[Prompt]
Which lines of the entries below hold the word "route"? Report each of them.

'''

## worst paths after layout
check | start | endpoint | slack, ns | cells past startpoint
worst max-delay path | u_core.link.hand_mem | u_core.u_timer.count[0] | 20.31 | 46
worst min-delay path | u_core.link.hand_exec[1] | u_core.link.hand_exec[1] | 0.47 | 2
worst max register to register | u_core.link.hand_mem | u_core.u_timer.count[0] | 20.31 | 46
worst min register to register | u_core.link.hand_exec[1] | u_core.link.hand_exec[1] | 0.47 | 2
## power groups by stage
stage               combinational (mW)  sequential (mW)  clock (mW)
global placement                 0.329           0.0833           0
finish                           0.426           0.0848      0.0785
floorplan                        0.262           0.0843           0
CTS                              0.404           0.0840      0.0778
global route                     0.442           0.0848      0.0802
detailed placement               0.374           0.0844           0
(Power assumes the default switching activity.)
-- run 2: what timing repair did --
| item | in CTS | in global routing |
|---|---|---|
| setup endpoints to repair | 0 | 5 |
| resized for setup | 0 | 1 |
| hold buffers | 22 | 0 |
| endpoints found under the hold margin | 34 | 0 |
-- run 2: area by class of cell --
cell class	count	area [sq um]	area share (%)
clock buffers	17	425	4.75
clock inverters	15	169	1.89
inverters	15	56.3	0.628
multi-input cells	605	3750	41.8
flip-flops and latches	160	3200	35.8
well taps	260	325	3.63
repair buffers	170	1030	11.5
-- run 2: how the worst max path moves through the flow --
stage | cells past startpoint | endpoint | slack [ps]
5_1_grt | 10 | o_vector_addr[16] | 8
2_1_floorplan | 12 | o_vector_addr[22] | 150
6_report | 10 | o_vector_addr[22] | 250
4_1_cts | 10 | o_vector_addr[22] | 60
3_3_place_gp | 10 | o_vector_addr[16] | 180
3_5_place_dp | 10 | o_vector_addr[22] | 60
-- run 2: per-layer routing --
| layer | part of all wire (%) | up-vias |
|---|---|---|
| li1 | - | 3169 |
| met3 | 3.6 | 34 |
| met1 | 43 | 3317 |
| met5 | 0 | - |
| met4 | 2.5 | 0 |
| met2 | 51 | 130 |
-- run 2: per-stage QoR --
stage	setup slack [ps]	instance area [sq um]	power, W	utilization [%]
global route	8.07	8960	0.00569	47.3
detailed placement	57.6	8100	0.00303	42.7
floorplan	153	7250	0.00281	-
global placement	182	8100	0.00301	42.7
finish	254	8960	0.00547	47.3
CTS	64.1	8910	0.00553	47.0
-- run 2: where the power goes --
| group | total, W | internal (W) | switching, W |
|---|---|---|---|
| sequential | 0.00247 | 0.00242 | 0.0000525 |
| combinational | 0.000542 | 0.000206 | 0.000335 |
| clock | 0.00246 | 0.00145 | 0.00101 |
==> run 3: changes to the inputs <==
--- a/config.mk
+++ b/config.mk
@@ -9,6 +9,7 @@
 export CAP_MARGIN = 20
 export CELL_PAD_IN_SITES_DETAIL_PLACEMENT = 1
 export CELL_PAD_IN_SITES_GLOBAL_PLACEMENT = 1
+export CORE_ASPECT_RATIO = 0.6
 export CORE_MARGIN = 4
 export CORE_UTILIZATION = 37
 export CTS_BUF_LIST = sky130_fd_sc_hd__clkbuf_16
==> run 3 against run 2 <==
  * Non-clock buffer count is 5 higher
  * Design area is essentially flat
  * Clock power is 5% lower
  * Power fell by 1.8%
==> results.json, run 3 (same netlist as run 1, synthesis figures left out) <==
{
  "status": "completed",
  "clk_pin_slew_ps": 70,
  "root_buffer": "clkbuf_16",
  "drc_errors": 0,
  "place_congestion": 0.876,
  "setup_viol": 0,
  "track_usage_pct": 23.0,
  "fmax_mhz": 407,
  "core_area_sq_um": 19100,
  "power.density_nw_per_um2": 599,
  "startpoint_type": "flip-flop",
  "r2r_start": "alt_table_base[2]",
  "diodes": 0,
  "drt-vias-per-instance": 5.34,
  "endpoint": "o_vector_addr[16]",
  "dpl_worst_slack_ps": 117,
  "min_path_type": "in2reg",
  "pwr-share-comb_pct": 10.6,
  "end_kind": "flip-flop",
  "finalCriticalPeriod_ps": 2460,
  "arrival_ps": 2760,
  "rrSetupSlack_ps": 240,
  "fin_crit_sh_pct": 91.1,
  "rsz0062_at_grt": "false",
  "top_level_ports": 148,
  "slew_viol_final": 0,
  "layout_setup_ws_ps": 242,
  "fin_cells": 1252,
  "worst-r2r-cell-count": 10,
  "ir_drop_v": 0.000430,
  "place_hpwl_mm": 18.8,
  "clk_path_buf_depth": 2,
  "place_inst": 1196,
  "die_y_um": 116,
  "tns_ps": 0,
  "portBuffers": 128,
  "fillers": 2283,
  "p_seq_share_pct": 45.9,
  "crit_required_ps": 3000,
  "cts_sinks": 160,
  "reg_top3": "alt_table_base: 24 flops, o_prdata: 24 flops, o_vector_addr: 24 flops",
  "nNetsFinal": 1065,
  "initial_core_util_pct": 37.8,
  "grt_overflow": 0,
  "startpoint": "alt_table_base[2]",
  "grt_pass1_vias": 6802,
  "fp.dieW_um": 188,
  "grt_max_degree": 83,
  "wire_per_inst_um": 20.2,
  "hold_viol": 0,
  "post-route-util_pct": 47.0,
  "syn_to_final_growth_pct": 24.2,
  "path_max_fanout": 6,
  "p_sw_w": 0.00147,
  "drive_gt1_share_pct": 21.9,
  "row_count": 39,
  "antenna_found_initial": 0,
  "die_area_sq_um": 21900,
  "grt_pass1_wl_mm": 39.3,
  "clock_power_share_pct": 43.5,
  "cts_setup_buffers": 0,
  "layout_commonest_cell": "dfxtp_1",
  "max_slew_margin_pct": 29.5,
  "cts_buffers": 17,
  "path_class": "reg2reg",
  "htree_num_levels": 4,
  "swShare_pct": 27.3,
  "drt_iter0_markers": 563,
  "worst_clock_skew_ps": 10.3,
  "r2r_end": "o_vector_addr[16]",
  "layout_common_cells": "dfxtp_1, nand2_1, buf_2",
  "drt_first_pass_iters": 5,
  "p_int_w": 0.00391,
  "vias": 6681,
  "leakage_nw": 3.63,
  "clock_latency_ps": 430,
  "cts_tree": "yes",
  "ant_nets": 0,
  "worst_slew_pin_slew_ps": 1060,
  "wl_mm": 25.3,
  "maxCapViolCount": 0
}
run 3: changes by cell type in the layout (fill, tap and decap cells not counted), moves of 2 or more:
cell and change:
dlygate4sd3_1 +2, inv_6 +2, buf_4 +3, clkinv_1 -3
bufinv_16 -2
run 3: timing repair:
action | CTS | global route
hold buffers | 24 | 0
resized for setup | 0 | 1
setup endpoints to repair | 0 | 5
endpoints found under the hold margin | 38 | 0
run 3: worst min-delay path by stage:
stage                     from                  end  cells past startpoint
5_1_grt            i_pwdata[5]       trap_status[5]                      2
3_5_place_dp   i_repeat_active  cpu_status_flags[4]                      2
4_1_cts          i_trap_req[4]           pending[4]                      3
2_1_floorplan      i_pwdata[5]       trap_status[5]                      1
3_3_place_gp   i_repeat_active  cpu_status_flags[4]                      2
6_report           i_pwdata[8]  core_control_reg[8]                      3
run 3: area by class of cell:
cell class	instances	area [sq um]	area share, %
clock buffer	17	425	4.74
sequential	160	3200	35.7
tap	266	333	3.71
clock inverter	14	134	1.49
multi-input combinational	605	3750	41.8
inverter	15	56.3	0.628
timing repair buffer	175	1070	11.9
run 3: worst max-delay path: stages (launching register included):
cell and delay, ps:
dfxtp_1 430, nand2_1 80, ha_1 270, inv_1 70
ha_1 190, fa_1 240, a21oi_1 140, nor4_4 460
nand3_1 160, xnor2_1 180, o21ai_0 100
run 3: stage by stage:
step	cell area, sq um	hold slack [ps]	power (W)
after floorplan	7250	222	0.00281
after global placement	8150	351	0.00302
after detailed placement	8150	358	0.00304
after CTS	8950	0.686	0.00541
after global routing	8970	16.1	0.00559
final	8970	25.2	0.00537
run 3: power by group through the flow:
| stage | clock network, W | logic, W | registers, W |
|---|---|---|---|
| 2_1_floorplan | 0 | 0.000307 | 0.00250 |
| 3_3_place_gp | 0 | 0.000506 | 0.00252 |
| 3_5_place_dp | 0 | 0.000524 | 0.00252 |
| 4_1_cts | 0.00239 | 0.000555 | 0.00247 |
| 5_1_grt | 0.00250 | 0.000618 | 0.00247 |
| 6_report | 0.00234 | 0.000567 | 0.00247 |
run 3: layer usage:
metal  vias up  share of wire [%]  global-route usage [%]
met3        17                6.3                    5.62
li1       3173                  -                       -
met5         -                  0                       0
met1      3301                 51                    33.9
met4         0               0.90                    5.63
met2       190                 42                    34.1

'''

[Written solution]
global route                     0.442           0.0848      0.0802
global route	8.07	8960	0.00569	47.3
  "post-route-util_pct": 47.0,
action | CTS | global route
metal  vias up  share of wire [%]  global-route usage [%]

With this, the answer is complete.